L'UE a envoyé ces derniers jours 11 avions et un hélicoptère de la flotte européenne pour aider la Grèce avec 407 pompiers, soit la moitié des moyens aériens européens communs, selon Balazs Ujvari. La végétation est si dense dans cette région que les flammes ne sont souvent pas visibles, et l'eau jetée par les pompiers n'atteint souvent pas les foyers qui brûlent au sol, estiment les garde-forestiers de la région. La semaine dernière, 20 personnes ont été retrouvées calcinées, en majorité des migrants dont deux enfants, près d'Alexandroupoli, chef-lieu de l'Evros, ainsi qu'un berger décédé en essayant de sauver son troupeau dans une région du centre de la Grèce.
"Tragique"
Composée principalement de pins noirs (Pinus nigra) et de pins sylvestres (Pinus brutia) mélangés à des chênes, le parc de Dadia est surtout connue pour ses rapaces. Trois des quatre espèces européennes de vautours sont présentes : le vautour moine (Aegypius monachus), le vautour fauve (Neophron percnopterus) et le vautour percnoptère (Gyps fulvus), selon l'association grecque des ornithologues.

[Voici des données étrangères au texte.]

$ cat src/rtl/rf_write_arbiter.sv
// Single write port driver for the 3R/1W register file: arbitrates pipeline writeback
// against buffered MDU results, registers the winner and exposes it for forwarding.
module rf_write_arbiter #(
    parameter int DEPTH      = 2,
    parameter int STARVE_MAX = 4
) (
    input  logic        clk,
    input  logic        rst,
    input  logic        pipe_we,
    input  logic [4:0]  pipe_wa,
    input  logic [31:0] pipe_wd,
    input  logic        mdu_valid,
    input  logic [4:0]  mdu_wa,
    input  logic [31:0] mdu_wd,
    output logic        mdu_ready,
    output logic        stall_req,
    output logic        we,
    output logic [4:0]  wa,
    output logic [31:0] wd,
    input  logic [4:0]  fwd_ra1,
    input  logic [4:0]  fwd_ra2,
    output logic        fwd_hit1,
    output logic        fwd_hit2,
    output logic [31:0] fwd_data
);
    localparam int AW = (DEPTH > 1) ? $clog2(DEPTH) : 1;
    localparam int SW = $clog2(STARVE_MAX + 1);
    localparam logic [AW:0]   FULL_CNT   = (AW+1)'(DEPTH);
    localparam logic [SW-1:0] STARVE_TOP = SW'(STARVE_MAX - 1);

    logic [4:0]       fifo_wa_q [DEPTH];
    logic [31:0]      fifo_wd_q [DEPTH];
    logic [DEPTH-1:0] fifo_live_q;

    logic [AW-1:0] rd_ptr_q, rd_ptr_d, wr_ptr_q, wr_ptr_d;
    logic [AW:0]   count_q, count_d;
    logic [SW-1:0] starve_q, starve_d;
    logic          stall_q, stall_d;
    logic          we_q, we_d;
    logic [4:0]    wa_q, wa_d;
    logic [31:0]   wd_q, wd_d;

    logic pipe_req, fifo_empty, push, pop, head_write;

    assign pipe_req   = pipe_we && (pipe_wa != 5'd0);
    assign fifo_empty = (count_q == '0);
    // Ready looks only at the registered count, so a full FIFO refuses even while popping.
    assign mdu_ready  = !rst && (count_q != FULL_CNT);
    assign push       = mdu_valid && mdu_ready;
    assign pop        = !pipe_req && !fifo_empty;
    assign head_write = fifo_live_q[rd_ptr_q] && (fifo_wa_q[rd_ptr_q] != 5'd0);

    always_comb begin
        // NOTE: every signal gets a default first so no path leaves one unassigned (no latch).
        we_d     = 1'b0;
        wa_d     = wa_q;
        wd_d     = wd_q;
        rd_ptr_d = rd_ptr_q;
        wr_ptr_d = wr_ptr_q;
        count_d  = count_q;
        starve_d = '0;
        stall_d  = 1'b0;

        if (pipe_req) begin
            we_d = 1'b1;
            wa_d = pipe_wa;
            wd_d = pipe_wd;
        end else if (pop) begin
            rd_ptr_d = rd_ptr_q + AW'(1);
            if (head_write) begin
                we_d = 1'b1;
                wa_d = fifo_wa_q[rd_ptr_q];
                wd_d = fifo_wd_q[rd_ptr_q];
            end
        end

        if (push) wr_ptr_d = wr_ptr_q + AW'(1);

        case ({push, pop})
            2'b10:   count_d = count_q + (AW+1)'(1);
            2'b01:   count_d = count_q - (AW+1)'(1);
            default: count_d = count_q;
        endcase

        // Counter saturates so a violated stall keeps being requested until the head drains.
        if (!fifo_empty && !pop) begin
            stall_d  = (starve_q == STARVE_TOP);
            starve_d = stall_d ? starve_q : starve_q + SW'(1);
        end
    end

    // NOTE: FIFO storage is not reset; count/pointers define which slots are meaningful.
    always_ff @(posedge clk) begin
        if (pipe_req) begin
            for (int i = 0; i < DEPTH; i++) begin
                if (fifo_wa_q[i] == pipe_wa) fifo_live_q[i] <= 1'b0;
            end
        end
        if (push) begin
            fifo_wa_q[wr_ptr_q]   <= mdu_wa;
            fifo_wd_q[wr_ptr_q]   <= mdu_wd;
            fifo_live_q[wr_ptr_q] <= 1'b1;
        end
    end

    // NOTE: state registers use non-blocking assignments so all update together at the edge.
    always_ff @(posedge clk or posedge rst) begin
        if (rst) begin
            rd_ptr_q <= '0;
            wr_ptr_q <= '0;
            count_q  <= '0;
            starve_q <= '0;
            stall_q  <= 1'b0;
            we_q     <= 1'b0;
            wa_q     <= 5'd0;
            wd_q     <= 32'd0;
        end else begin
            rd_ptr_q <= rd_ptr_d;
            wr_ptr_q <= wr_ptr_d;
            count_q  <= count_d;
            starve_q <= starve_d;
            stall_q  <= stall_d;
            we_q     <= we_d;
            wa_q     <= wa_d;
            wd_q     <= wd_d;
        end
    end

    assign stall_req = stall_q;
    assign we        = we_q;
    assign wa        = wa_q;
    assign wd        = wd_q;
    assign fwd_data  = wd_q;
    assign fwd_hit1  = we_q && (wa_q != 5'd0) && (fwd_ra1 == wa_q);
    assign fwd_hit2  = we_q && (wa_q != 5'd0) && (fwd_ra2 == wa_q);
endmodule
$ cat config.mk
export PLATFORM = sky130hd
export DESIGN_NAME = rf_write_arbiter
export DESIGN_NICKNAME = d
export VERILOG_FILES = /design/src/rtl/rf_write_arbiter.sv
export SDC_FILE = /design/constraint.sdc
export NUM_CORES = 1
export LEC_CHECK = 0
export ABC_AREA = 1
export BUFFER_PORTS_ARGS = -buffer_cell sky130_fd_sc_hd__buf_2
export CORE_MARGIN = 4
export CORE_UTILIZATION = 25
export DETAILED_ROUTE_END_ITERATION = 8
export PLACE_DENSITY_LB_ADDON = 0.1
export SLEW_MARGIN = 20
export SYNTH_ARGS = -nofsm -noshare
export SYNTH_HDL_FRONTEND = slang
export SYNTH_SLANG_ARGS = --single-unit
$ cat constraint.sdc
create_clock -name clk -period 3.4 [get_ports clk]
set_clock_uncertainty 0.05 [all_clocks]
set_input_delay 0.34 -clock clk [delete_from_list [all_inputs] [get_ports clk]]
set_output_delay 0.34 -clock clk [all_outputs]
set_load 0.01 [all_outputs]
# == Word-level counts from Yosys, hierarchy flattened ==
# Memory sizes are Yosys's and may differ from the RTL's.
# Cells that the tools add are included.
# classes
n_addsub,5
magnitude_cmp,3
eq_ne,9
mux,23
bitwise,2
n_reduce_logical,23
# ops
op,count
$mux W32,3
$eq A5 B5 Y1,4
$mux W5,3
$reduce_bool A5 Y1,3
$mux W1,11
$logic_and A1 B1 Y1,10
$mux W3,2
$reduce_bool A2 Y1,3
$logic_not A1 Y1,4
$lt A1 B2 Y1 const B,2
$mux W2,2
$ne A2 B2 Y1 const B,2
$pmux W2 S2,1
$reduce_and A2 Y1,2
$add A3 B1 Y3 const B,1
$eq A3 B2 Y1 const B,1
$add A1 B1 Y1 const B,2
$add A2 B1 Y2 const B,1
$eq A2 B1 Y1 const B,1
$eq A2 B2 Y1 const B,1
$logic_not A2 Y1,1
$or A2 B2 Y2,1
$sub A2 B1 Y2 const B,1
$demux W1 S1,1
2 further kinds,2
# totals
regBits,48
mem_bits_rw,74
input_bits,88
output_inout_bits,74
memories,2
# memory_table
name,depth,word_bits,rd,rd_clocked_by_memory_dff,wr,line,rtl
fifo_wd_q,2,32,1,0,1,32,logic [31:0] fifo_wd_q [DEPTH];
fifo_wa_q,2,5,3,0,1,31,logic [4:0] fifo_wa_q [DEPTH];

# == Depth between registers and ports, before layout ==
# Gate-level depths: netlist of the first run.
# logic_depth
word_depth,7
ltp_mapped,11

# == Least setup slack after synthesis of the first run ==
# No wires, ideal clock.
# synth_timing
kind,reg2reg
from,register count_q[0]
to,"memory fifo_wa_q[0][0], enable pin"
setup_time_ns,0.433
t_arrival_ns,2.453
path_slack_ns,0.464
path_stages_with_launch,5
n_path_buf,0
path_cell_list,dfrtp_1 -> inv_1 -> a21oi_1 -> nand2_1 -> nor2_1
# synth_between
elab_chain_len,5
# synth_rtl
item,line,rtl
from (decl),36,"logic [AW:0] count_q, count_d;"
from (signal assigned),120,count_q <= count_d;
$ne A2 B2 Y1,48,assign mdu_ready = !rst && (count_q != FULL_CNT);
$logic_and A1 B1 Y1,48,
via mdu_ready,15,"output logic mdu_ready,"
$logic_and A1 B1 Y1,49,assign push = mdu_valid && mdu_ready;
$mux W1,99,if (push) begin
$mux W1 (not written as such),100,fifo_wa_q[wr_ptr_q] <= mdu_wa;
to (decl),31,
# The timed path passes the listed nets, and every way through them passes these cells.

# == Worst setup path in the final report of the first run ==
# layout_timing
from,register rd_ptr_q
to,"register wd_q[21], in the netlist fwd_data[21]"
# layout_between
elab_chain_len,5
# layout_rtl
item,line,rtl
from (decl),35,"logic [AW-1:0] rd_ptr_q, rd_ptr_d, wr_ptr_q, wr_ptr_d;"
from (signal assigned),118,rd_ptr_q <= rd_ptr_d;
$mem_v2 Z2 W5 / $mux W1 (equally long branches),-,
$reduce_bool A5 Y1 / $mux W1 (equally long branches),51,assign head_write = fifo_live_q[rd_ptr_q] && (fifo_wa_q[rd_ptr_q] != 5'd0);
$logic_and A1 B1 Y1,51,
$reduce_bool A2 Y1 (no source line),-,
$reduce_and A2 Y1 (no source line),-,
to (signal assigned),125,wd_q <= wd_d;
to (decl),41,"logic [31:0] wd_q, wd_d;"
# Parallel ways exist; a longest one is shown, timed or not. The select of a mux whose other input is x is not followed.
# A chain may end at the register's enable or synchronous reset.

==> results of run 1 <==
==> worst paths after layout <==
check / to / start / slack [ns] / cells after the start
worst min register to register: fifo_live_q[0] / fifo_live_q[0] / 0.40 / 2
worst max register to register: fwd_data[21] / rd_ptr_q / 1.09 / 9
max in group asynchronous: fwd_data[4] / rst / 2.74 / 2
worst max-delay path: fwd_data[21] / rd_ptr_q / 1.09 / 9
min in group clk: fifo_wd_q[1][15] / mdu_wd[15] / 0.06 / 1
worst min-delay path: fwd_data[25] / rst / 0.03 / 2
==> cell usage in the layout (no fill, tap or decap) <==
cell type     n
clkinvlp_4    2
nor2_1       17
o21ai_4       1
ha_1          3
clkinv_1      1
clkbuf_16    17
nand2_2       4
inv_2         4
buf_4         9
edfxtp_1     74
inv_6         7
xnor2_1      14
nor3_1        2
inv_8         2
nand4_1       2
nor2_4        2
nand3_1      90
dfxtp_1       2
o211ai_1      1
bufinv_16     1
inv_1        15
nand3_2      21
o21ai_0       2
o21ai_1       1
a21oi_1       5
diode_2       1
nand2_1     239
buf_2       161
clkinv_4      2
nand2_4       1
dfrtp_1      46
clkinv_2      1
xor2_1       10
==> registers in the layout (all words and copies together), names as in the netlist <==
name         cells
wa               5
fifo_wd_q       64
fifo_live_q      2
we               1
rd_ptr_q         1
stall_req        1
wr_ptr_q         1
count_q          2
starve_q         3
fwd_data        32
fifo_wa_q       10
==> where the power goes <==
part / leakage, uW / total [uW] / switching (uW) / internal (uW)
clock: 0.000278 / 1770 / 736 / 1030
combinational: 0.00196 / 2230 / 1450 / 781
sequential: 0.00126 / 2260 / 294 / 1970
total: 0.00350 / 6260 / 2480 / 3780
==> cells in the mapped netlist <==
master / number / share of area
a21oi_1: 5 / 0.0042
xnor2_1: 14 / 0.021
nand3_2: 21 / 0.035
nand2_2: 3 / 0.0032
dfxtp_1: 2 / 0.0067
o21ai_4: 1 / 0.0027
inv_1: 16 / 0.010
nor3_1: 2 / 0.0017
ha_1: 3 / 0.0063
o211ai_1: 1 / 0.0013
nand2_1: 240 / 0.15
o21ai_0: 2 / 0.0017
inv_2: 4 / 0.0025
nand3_1: 90 / 0.076
nand4_1: 2 / 0.0021
edfxtp_1: 74 / 0.37
buf_2: 12 / 0.010
dfrtp_1: 46 / 0.19
buf_4: 38 / 0.048
buf_12: 2 / 0.0067
nor2_1: 19 / 0.012
o21ai_1: 1 / 0.00084
nand2_4: 1 / 0.0019
xor2_1: 10 / 0.015
buf_1: 3 / 0.0019
clkbuf_1: 8 / 0.0051
buf_6: 2 / 0.0038
==> cells by family (layout without fill, tap and decap cells) <==
logic type | count (synthesis) | in the layout
AND/OR/NAND/NOR | 378 | 378
flip-flops | 122 | 122
buffers and inverters | 85 | 222
XOR/XNOR | 24 | 24
AO/OA/AOI/OAI | 10 | 10
adder cells (fa/ha/maj) | 3 | 3
other | 0 | 1
==> cell type report <==
cell class / instances / area share
Multi-Input combinational cell: 415 / 0.274
Timing Repair Buffer: 170 / 0.119
Inverter: 20 / 0.0104
Clock buffer: 17 / 0.0578
Antenna cell: 1 / 0.000340
Sequential cell: 122 / 0.464
Clock inverter: 15 / 0.0204
Tap cell: 319 / 0.0543
==> worst max-delay path, stage by stage (launching register included) <==
cell and delay, ns:
dfrtp_1 0.34, buf_4 0.26, inv_2 0.19, nand2_1 0.09, nand2_1 0.10, nor2_1 0.13, nand3_1 0.10, nand2_2 0.69
nand3_1 0.18, nand2_1 0.10
==> layer usage <==
| layer | vias up | wire length, um | share of wire |
|---|---|---|---|
| met4 | 0 | 262 | 0.016 |
| li1 | 2258 | - | - |
| met3 | 15 | 970 | 0.058 |
| met1 | 2058 | 8110 | 0.48 |
| met5 | - | 0 | 0 |
| met2 | 125 | 7410 | 0.44 |
==> metrics by stage <==
step | setup slack, ns | cells
floorplan | 0.464 | 622
global placement | 1.01 | 1046
detailed placement | 0.974 | 1046
CTS | 1.04 | 1078
global route | 0.825 | 1078
finish | 1.09 | 1079
==> metrics.txt, run 1 <==
initial antenna violation count 0; Hold Crit Class in2async; CTS HTree Levels 4; final WL 16800 um; Nets 837; Post-Synth Simple-Gate Area 0.284; met2 Use GR 0.182; Final Setup Violations 0; Resize count post-CTS 0; Storage cell area 0.00341 sq mm; Die W 162 um; DR iter-0 viols 266; Final Max Tran Viols 0; fill cell count 2500; unrepaired setup endpoints after global routing no; DP Area 0.00678 sq mm; CTS tree yes; Reg clk slew, reported paths 0.06 ns; number of global-route vias before repair 4388; setup repair bufs after CTS 0; number of library cell types mapped by synthesis 27; GPL Wtd Cong between 0.8 and 0.9; combinational family with the most area after synthesis simple AND/OR/NAND/NOR gates; Tot Pwr between 6000 and 7000 uW; core area 0.0234 sq mm; post-layout min period between 2 and 2.5 ns; CTS sink cnt 122; synthesis warning total 0; Synth Register Bits approximately 120; Adder-Cell Fraction of Synth Area 0.00633; status complete, no violations; routed via count ~4500; final clock period utilization by the worst path 0.679; post-synthesis compound-gate area fraction 0.0108; mapped cell area 0.00593 sq mm; Slew HR 0.347; clk_lat worst skew 0.41 ns; Area Overhead vs Synth 23.9%; Post-CTS Hold Fix Bufs 0; Post-Syn Nets 713; final hold viol count 0; Mapped Cells 622; worst hold margin 0.0349 ns; I/O pin count between 150 and 200; port bufs 161; routed length per instance 15.5 um; final core occ 0.314; largest net degree at the start of global routing 59; syn avg cell area 9.54 sq um; Die ar. between 0.02 and 0.03 sq mm; total grt overflow 0; Worst VDD drop 0.323 mV; Crit Path Category reg2reg; GRT Overall Usage 0.127; grt met1 use 0.187; total clock buffers created by CTS 17; # DRC 0; xor/xnor share of the synthesized area 0.0354; global-route wire length before repair roughly 26000 um; MaxCap Viol Count 0; ANT nets after route 0; Max clock buf depth 2; busiest grt layer met1; CP max FO 38; register area share after synthesis 0.575; Die Y approximately 160 um; post-synthesis mux area share 0; Placement Rows 56; GRT met3 Usage 0.0310; Detailed Place HPWL 12200 um; fmax between 0.4 and 0.5 GHz; drt first pass iters 4; Initial Util 0.254; Sum Neg Setup Slack 0 ns; Leak Pwr between 0.003 and 0.004 uW; design area 0.00735 sq mm; layout cells sized above 1 0.310; WP data arrival 2.60 ns; Crit. End Element register; Crit path required time 3.69 ns; CP Launch Type register; drt via density just over 4; worst slew pin tran 0.975 ns; area occupied by multi-input gates a little over 0.002 sq mm; pwr dens 851 mW/mm^2; clk root buf clkbuf_16
Note: power is estimated with default switching activity, not from simulation.
==> run 2, diff against run 1 <==
==> constraint.sdc (replaced) <==
create_clock -name clk -period 2 [get_ports clk]
set_clock_uncertainty 0.05 [all_clocks]
set_input_delay 0.2 -clock clk [delete_from_list [all_inputs] [get_ports clk]]
set_output_delay 0.2 -clock clk [all_outputs]
set_load 0.01 [all_outputs]
==> run 2 against run 1 <==
Effect of this change: final cell count is 4.0% higher; combinational power is 78% higher; die area stayed put; clock power is 70% higher; sequential share of layout area is 3.0 points lower; largest cell class unchanged; register-to-register slack worse by 0.85 ns; power is 73% higher; highest routed layer unchanged; core utilization is 2.2 points higher; first-iteration DRC count is 35% lower; critical path depth is 2 lower; sequential cell count stayed put.
==> metrics.txt, run 2 (synthesized netlist as in run 1, its figures left out) <==
post-layout min period 1.76 ns (-0.553 ns); grt met1 use 0.183 (-0.00349); unrepaired setup endpoints after global routing no; busiest grt layer met2; R2R Setup Slk 0.24 ns (-0.85 ns); most frequent cells in the layout nand2_1, buf_2, nand3_1, edfxtp_1, dfrtp_1; pre-CTS WS 0.194 ns (-0.780 ns); total clock buffers created by CTS 17 (unchanged); Placement Rows 56 (unchanged); routed length per instance 14.6 um (-5.7%); setup repair bufs after CTS 0 (unchanged); DP Area 0.00690 sq mm (+1.8%); MaxCap Viol Count 0 (unchanged); Final Max Tran Viols 0 (unchanged); Initial Util 0.254 (unchanged); CP max FO 5 (-87%); worst slew pin tran 0.409 ns (-0.566 ns); pwr dens 1380 mW/mm^2 (+62%); most common cell after layout, fill and taps aside nand2_1; CP Launch Type register; clk_lat worst skew 0.41 ns (about the same); Reg clk slew, reported paths 0.06 ns (about the same); final clock period utilization by the worst path 0.878 (+0.199); drt via density 4.03 (-2.5%); DR iter-0 viols 173 (-35%); drt first pass iters 4 (unchanged); clk root buf clkbuf_16; final WL 16400 um (-1.9%); layout cells sized above 1 0.301 (-0.00825); Detailed Place HPWL 12000 um (-1.3%); port bufs 161 (unchanged); Final Setup Violations 0 (unchanged); final hold viol count 0 (unchanged); max FFs per register 64 (unchanged); core area 0.0234 sq mm (unchanged); routed via count 4520 (+1.4%); r2r worst-path depth 7 (-2); Crit path required time 2.25 ns (-1.44 ns); number of global-route vias before repair 4560 (+3.9%); final core occ 0.336 (+0.0216); FF-to-FF Start count_q[0]; Largest Register fifo_wd_q; WP data arrival 2.00 ns (-0.60 ns); initial antenna violation count 0 (unchanged); Critical path origin count_q[0]; design area 0.00786 sq mm (+6.9%); n_diodes 0 (-1); Die Y 162 um (unchanged); Hold Crit Class in2reg; global-route wire length before repair 25700 um (+0.54%); Leak Pwr 0.00371 uW (+6.0%); Crit. End Element register; status complete, no violations; GPL Wtd Cong 0.866 (+4.8%); largest net degree at the start of global routing 79 (+34%); CTS sink cnt 122 (unchanged); Hold Path Depth 5; GRT Overall Usage 0.126 (-0.000492); I/O pin count 162 (unchanged); worst reg2reg endpoint count_q[1]; Die W 162 um (unchanged); fmax 0.570 GHz (+32%); worst setup margin 0.245 ns (-0.847 ns); total grt overflow 0 (unchanged); CTS HTree Levels 4 (unchanged); GRT met3 Usage 0.0304 (-0.000507); Hold Crit Start pipe_wd[16]; Hold Path Sink fwd_data[16]; Slew HR 0.727 (+0.380); ANT nets after route 0 (unchanged); # DRC 0 (unchanged); Nets 881 (+5.3%); Crit Path Category reg2reg; Area Overhead vs Synth 32.4%; Worst VDD drop 0.630 mV (+95%); Max clock buf depth 2 (unchanged); Die ar. 0.0263 sq mm (unchanged); Sum Neg Setup Slack 0 ns (unchanged); met2 Use GR 0.189 (+0.00609); CTS tree yes; Tot Pwr 10800 uW (+73%)
[run 2: layer usage]
metal | vias up | part of all wire
met2 | 107 | 0.44
li1 | 2348 | -
met3 | 10 | 0.043
met1 | 2055 | 0.51
met5 | - | 0
met4 | 0 | 0.0092
[run 2: worst max path at each step]
stage / end / cells past startpoint
finish: count_q[1] / 7
global route: wa[1] / 8
CTS: fwd_data[0] / 8
detailed placement: fwd_data[0] / 8
global placement: fwd_data[0] / 8
floorplan: fifo_wa_q[0][0] / 4
[run 2: area by class of cell]
cell class	count	area, sq um
sequential	122	3410
fill	2478	15500
timing repair buffer	214	1380
tap	319	399
inverter	20	75.1
multi-input combinational	415	2010
clock buffer	17	425
clock inverter	15	155
[run 2: metrics by stage]
stage                     std cells  hold WS (ns)
after floorplan                 622         0.249
after global routing           1122         0.135
after CTS                      1122        0.0974
after detailed placement       1052         0.216
final                          1122         0.123
after global placement         1052         0.216
[run 2: worst max-delay path, cell delays in order, from the launching register on]
cell and delay (ns):
dfrtp_1 0.42, inv_1 0.06, a21oi_1 0.17, nand2_1 0.21, ha_1 0.37, a21oi_1 0.12, o21ai_0 0.11, xnor2_1 0.14
[run 2: report_power, final]
| group | switching, uW | leakage (uW) | internal [uW] | total, uW |
|---|---|---|---|---|
| registers | 509 | 0.00126 | 3350 | 3860 |
| logic | 2450 | 0.00218 | 1530 | 3980 |
| clock network | 1250 | 0.000273 | 1750 | 3010 |
| total | 4210 | 0.00371 | 6630 | 10800 |
[run 2: timing repair]
action | 4_1_cts | 5_1_grt
resized for setup | 0 | 1
hold buffers | 38 | 0
hold endpoints to repair | 120 | 0
endpoints found under the setup margin | 0 | 2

Rappelant un grand incendie qui avait touché Dadia en 2011, la garde-forestière Dora Skartsis estime que "tout ce qui a été régénéré depuis a été perdu" ces derniers jours. "Si nous prenons en compte les zones forestières brûlées par l'incendie dans le sud de l'Evros, nous parlons d'un énorme désastre écologique. L'image est tragique", a affirmé cette experte qui dirige la Société de la protection de la biodiversité de Thrace. La forêt de Dadia est vitale pour l'économie locale, car elle soutient l'exploitation forestière, l'apiculture et les activités touristiques dans le département de l'Evros, l'un des plus pauvres du pays.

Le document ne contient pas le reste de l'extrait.